What you need to do: The lines from the first line of the entries through the line containing "input [31:0] dmem_rdata;" are to be repeated exactly, with both of those lines included.

[Supplied records]

== run 1 ==
==> flow/design.v <==
`timescale 1 ns / 100 ps
module sign_ext_16_32(d, q);
	input [15:0] d;
	output [31:0] q;
	assign q = { {16{d[15]}}, d};
endmodule
`timescale 1ns/1ps
module alu(alucont, rd1, rd2, res, zero);
	input [3:0] alucont;
	input [31:0] rd1;
	input [31:0] rd2;
	output reg [31:0] res;
	output wire zero;
	localparam AND 	= 4'b0000;
	localparam OR 	= 4'b0001;
	localparam ADD 	= 4'b0010;
	localparam SUB 	= 4'b0110;
	localparam SLT 	= 4'b0111;
	localparam NOR 	= 4'b1100;
	always @(*) begin
		case(alucont)
			AND		: begin
				res = rd1 & rd2;
			end
			OR 		: begin
				res = rd1 | rd2;
			end
			ADD 	: begin
				res = rd1 + rd2;
			end
			SUB 	: begin
				res = rd1 - rd2;
			end
			SLT 	: begin
				res = (rd1 < rd2) ? 1 : 0;
			end
			NOR 	: begin
				res = ~(rd1 | rd2);
			end
			default	: begin
				res = 32'b0;
			end
		endcase
	end
	assign zero = ~(|res);
endmodule
`timescale 1ns/1ns
module register_file(clk, ra1, ra2, wa, wd, rd1, rd2, regwrite);
	input clk;
	input [4:0] ra1;
	input [4:0] ra2;
	input [4:0] wa;
	input [31:0] wd;
	output reg [31:0] rd1;
	output reg [31:0] rd2;
	input regwrite;
	reg [31:0] memory [1:31];
	always @(*) begin
		rd1 = (ra1 == 5'd0) ? 32'b0 : memory[ra1];
		rd2 = (ra2 == 5'd0) ? 32'b0 : memory[ra2];
	end
	always @(posedge clk) begin
		if(regwrite && (wa != 5'd0))
			memory[wa] <= wd;	
	end
endmodule
`timescale 1ns/1ns
module single_cycle_mips_32(clk, rst, imem_addr, imem_rdata, dmem_addr,
	dmem_wdata, dmem_we, dmem_rdata);
	input clk;
	input rst;
	output [31:0] imem_addr;
	input [31:0] imem_rdata;
	output [31:0] dmem_addr;
	output [31:0] dmem_wdata;
	output dmem_we;
	input [31:0] dmem_rdata;
	localparam R_TYPE 		= 6'b000000;
	localparam LOAD_WORD 	= 6'b100011;
	localparam STORE_WORD 	= 6'b101011;
	localparam BRANCH_EQ	= 6'b000100;
	localparam JUMP 		= 6'b000010;
	reg RegDst;
	reg Branch;
	reg MemRead;
	reg MemToReg;
	reg [1:0] AluOP;
	reg MemWrite;
	reg ALUSrc;
	reg RegWrite;
	reg Jump;
	wire [31:0] instruction;
	always @(*) begin
		case(instruction[31:26])
			R_TYPE 	: begin
				RegDst <= 1'b1;
				ALUSrc <= 1'b0;
				MemToReg <= 1'b0;
				RegWrite <= 1'b1;
				MemRead <= 1'b0;
				MemWrite <= 1'b0;
				Branch <= 1'b0;
				AluOP <= 2'b10;
				Jump <= 1'b0;
			end
			LOAD_WORD 	: begin
				RegDst <= 1'b0;
				ALUSrc <= 1'b1;
				MemToReg <= 1'b1;
				RegWrite <= 1'b1;
				MemRead <= 1'b1;
				MemWrite <= 1'b0;
				Branch <= 1'b0;
				AluOP <= 2'b00;
				Jump <= 1'b0;
			end
			STORE_WORD 	: begin
				RegDst <= 1'b0;
				ALUSrc <= 1'b1;
				MemToReg <= 1'b0;
				RegWrite <= 1'b0;
				MemRead <= 1'b0;
				MemWrite <= 1'b1; 
				Branch <= 1'b0;
				AluOP <= 2'b00;
				Jump <= 1'b0;
			end
			BRANCH_EQ 	: begin
				RegDst <= 1'b0;
				ALUSrc <= 1'b0;
				MemToReg <= 1'b0;
				RegWrite <= 1'b0;
				MemRead <= 1'b0;
				MemWrite <= 1'b0;
				Branch = 1'b1;
				AluOP <= 2'b01;
				Jump <= 1'b0;
			end
			JUMP 	: begin
				RegDst <= 1'b0;
				ALUSrc <= 1'b0;
				MemToReg <= 1'b0;
				RegWrite <= 1'b0;
				MemRead <= 1'b0;
				MemWrite <= 1'b0;
				Branch = 1'b0;
				AluOP <= 2'b00;
				Jump <= 1'b1;
			end
			default begin
				RegDst <= 1'b0;
				ALUSrc <= 1'b0;
				MemToReg <= 1'b0;
				RegWrite <= 1'b0;
				MemRead <= 1'b0;
				MemWrite <= 1'b0;
				Branch = 1'b0;
				AluOP <= 2'b00;
				Jump <= 1'b0;
			end
		endcase
	end
	wire [31:0] next_instruction;
	reg [31:0] program_counter;
	always @(posedge clk or posedge rst) begin
		if (rst) begin
			program_counter <= 32'b0;
		end
		else begin
			program_counter <= next_instruction;	
		end
	end
	wire [31:0] program_counter_plus_4;
	assign program_counter_plus_4 = program_counter + 4;
	assign imem_addr = program_counter;
	assign instruction = imem_rdata;
	wire [4:0] write_address;
	assign write_address = RegDst ? instruction[15:11] : instruction[20:16];
	wire [31:0] write_data;
	wire [31:0] read_data_1;
	wire [31:0] read_data_2;
	register_file reg_file(
		.clk(clk),
		.ra1(instruction[25:21]),
		.ra2(instruction[20:16]),
		.wa(write_address),
		.wd(write_data),
		.rd1(read_data_1),
		.rd2(read_data_2),
		.regwrite(RegWrite)
		);
	wire [31:0] sign_extended_immediate_16;
	sign_ext_16_32 sign_ext(
		.d(instruction[15:0]),
		.q(sign_extended_immediate_16)
		);
	reg [3:0] alu_control;
	localparam AND 	= 4'b0000;
	localparam OR 	= 4'b0001;
	localparam ADD 	= 4'b0010;
	localparam SUB 	= 4'b0110;
	localparam SLT 	= 4'b0111;
	localparam NOR 	= 4'b1100;
	wire [5:0] funct_control;
	assign funct_control = instruction[5:0];
	always @(*) begin
		if (~AluOP[1] && ~AluOP[0]) begin
			alu_control <= ADD;
		end
		else if (AluOP[0]) begin
			alu_control <= SUB;
		end
		else if(AluOP[1]) begin
			if(funct_control[3:0] == 4'b0000)
				alu_control <= ADD;
			else if(funct_control[3:0] == 4'b0010)
				alu_control <= SUB;
			else if(funct_control[3:0] == 4'b0100)
				alu_control <= AND;
			else if(funct_control[3:0] == 4'b0101)
				alu_control <= OR;
			else if(funct_control[3:0] == 4'b1010)
				alu_control <= SLT;
			else if(funct_control[3:0] == 4'b0111)
				alu_control <= NOR;
			else
				alu_control <= 4'b0000;
		end
		else
			alu_control <= 4'b0000;
	end
	wire [31:0] alu_input_1;
	wire [31:0] alu_input_2;
	wire [31:0] alu_result;
	wire alu_zero;
	assign alu_input_1 = read_data_1;
	assign alu_input_2 = ALUSrc ? sign_extended_immediate_16 : read_data_2;
	alu alu(
		.alucont(alu_control),
		.rd1(alu_input_1),
		.rd2(alu_input_2),
		.res(alu_result),
		.zero(alu_zero)
		);
	wire [31:0] address_calc;
	wire [31:0] immediate_shift_left_2;
	wire PCSrc;
	wire [31:0] pre_jump_inst;
	wire [31:0] jump_address;
	assign jump_address = {program_counter_plus_4[31:28], instruction[25:0], 2'b0};
	assign PCSrc = Branch & alu_zero;
	assign immediate_shift_left_2 = {sign_extended_immediate_16[29:0], 2'b0};
	assign address_calc = program_counter_plus_4 + immediate_shift_left_2;
	assign pre_jump_inst = PCSrc ? address_calc : program_counter_plus_4;
	assign next_instruction = Jump ? jump_address : pre_jump_inst;
	wire [31:0] data_mem_data;
	assign dmem_addr = alu_result;
	assign dmem_wdata = read_data_2;
	assign dmem_we = MemWrite;
	assign data_mem_data = dmem_rdata;
	assign write_data = MemToReg ? data_mem_data : alu_result;
endmodule
Settings: LEC_CHECK=0, CAP_MARGIN=20, CORE_MARGIN=2, CORE_UTILIZATION=65, CTS_CLUSTER_SIZE=55, PLACE_DENSITY_LB_ADDON=0.0, SLEW_MARGIN=20; clock period 6.33 ns.
run.sh (not shown) runs the stock make flow with config.mk's settings and CLKGATE_MAP_FILE=.
Status(run 1) = ERROR, stage = global routing
Inputs modified between run 1 and run 2:
- CORE_UTILIZATION changed from 65 to 40
- PLACE_DENSITY_LB_ADDON removed (was 0.0)
- CTS_CLUSTER_SIZE removed (was 55)
- the clock period (ns, I/O delays scaled along) changed from 6.33 to 12.0
--- outcome ---
- Run 2: PASS, flow complete, no timing, DRC or antenna violations
- Comparing run 1 against run 2, there is no change at all in hold-fix buffer count after cts.
- Run 2 vs run 1 — standard-cell row count rose 30.
- Relative to run 1, the number of placed instances, taps included of run 2 is higher by 0.97%.
- Re post-placement worst setup slack: run 1 was lower than run 2.
- Summary of run 2 over run 1: synthesized cell count about even, die boundary width rose 80 um.
- Number of gates resized after CTS: higher on run 1
- On run 2: placed cell area is about 7% lower than what run 1 gave.
- In run 2 relative to run 1, full die area had gone up by more than half.
- | cell count listed in synth_stat.txt | run 2 vs run 1 | ≈ equal |
- Relative to run 1, starting density of the core has gone down in run 2.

[/Supplied records]

Exercise solution:
== run 1 ==
==> flow/design.v <==
`timescale 1 ns / 100 ps
module sign_ext_16_32(d, q);
	input [15:0] d;
	output [31:0] q;
	assign q = { {16{d[15]}}, d};
endmodule
`timescale 1ns/1ps
module alu(alucont, rd1, rd2, res, zero);
	input [3:0] alucont;
	input [31:0] rd1;
	input [31:0] rd2;
	output reg [31:0] res;
	output wire zero;
	localparam AND 	= 4'b0000;
	localparam OR 	= 4'b0001;
	localparam ADD 	= 4'b0010;
	localparam SUB 	= 4'b0110;
	localparam SLT 	= 4'b0111;
	localparam NOR 	= 4'b1100;
	always @(*) begin
		case(alucont)
			AND		: begin
				res = rd1 & rd2;
			end
			OR 		: begin
				res = rd1 | rd2;
			end
			ADD 	: begin
				res = rd1 + rd2;
			end
			SUB 	: begin
				res = rd1 - rd2;
			end
			SLT 	: begin
				res = (rd1 < rd2) ? 1 : 0;
			end
			NOR 	: begin
				res = ~(rd1 | rd2);
			end
			default	: begin
				res = 32'b0;
			end
		endcase
	end
	assign zero = ~(|res);
endmodule
`timescale 1ns/1ns
module register_file(clk, ra1, ra2, wa, wd, rd1, rd2, regwrite);
	input clk;
	input [4:0] ra1;
	input [4:0] ra2;
	input [4:0] wa;
	input [31:0] wd;
	output reg [31:0] rd1;
	output reg [31:0] rd2;
	input regwrite;
	reg [31:0] memory [1:31];
	always @(*) begin
		rd1 = (ra1 == 5'd0) ? 32'b0 : memory[ra1];
		rd2 = (ra2 == 5'd0) ? 32'b0 : memory[ra2];
	end
	always @(posedge clk) begin
		if(regwrite && (wa != 5'd0))
			memory[wa] <= wd;	
	end
endmodule
`timescale 1ns/1ns
module single_cycle_mips_32(clk, rst, imem_addr, imem_rdata, dmem_addr,
	dmem_wdata, dmem_we, dmem_rdata);
	input clk;
	input rst;
	output [31:0] imem_addr;
	input [31:0] imem_rdata;
	output [31:0] dmem_addr;
	output [31:0] dmem_wdata;
	output dmem_we;
	input [31:0] dmem_rdata;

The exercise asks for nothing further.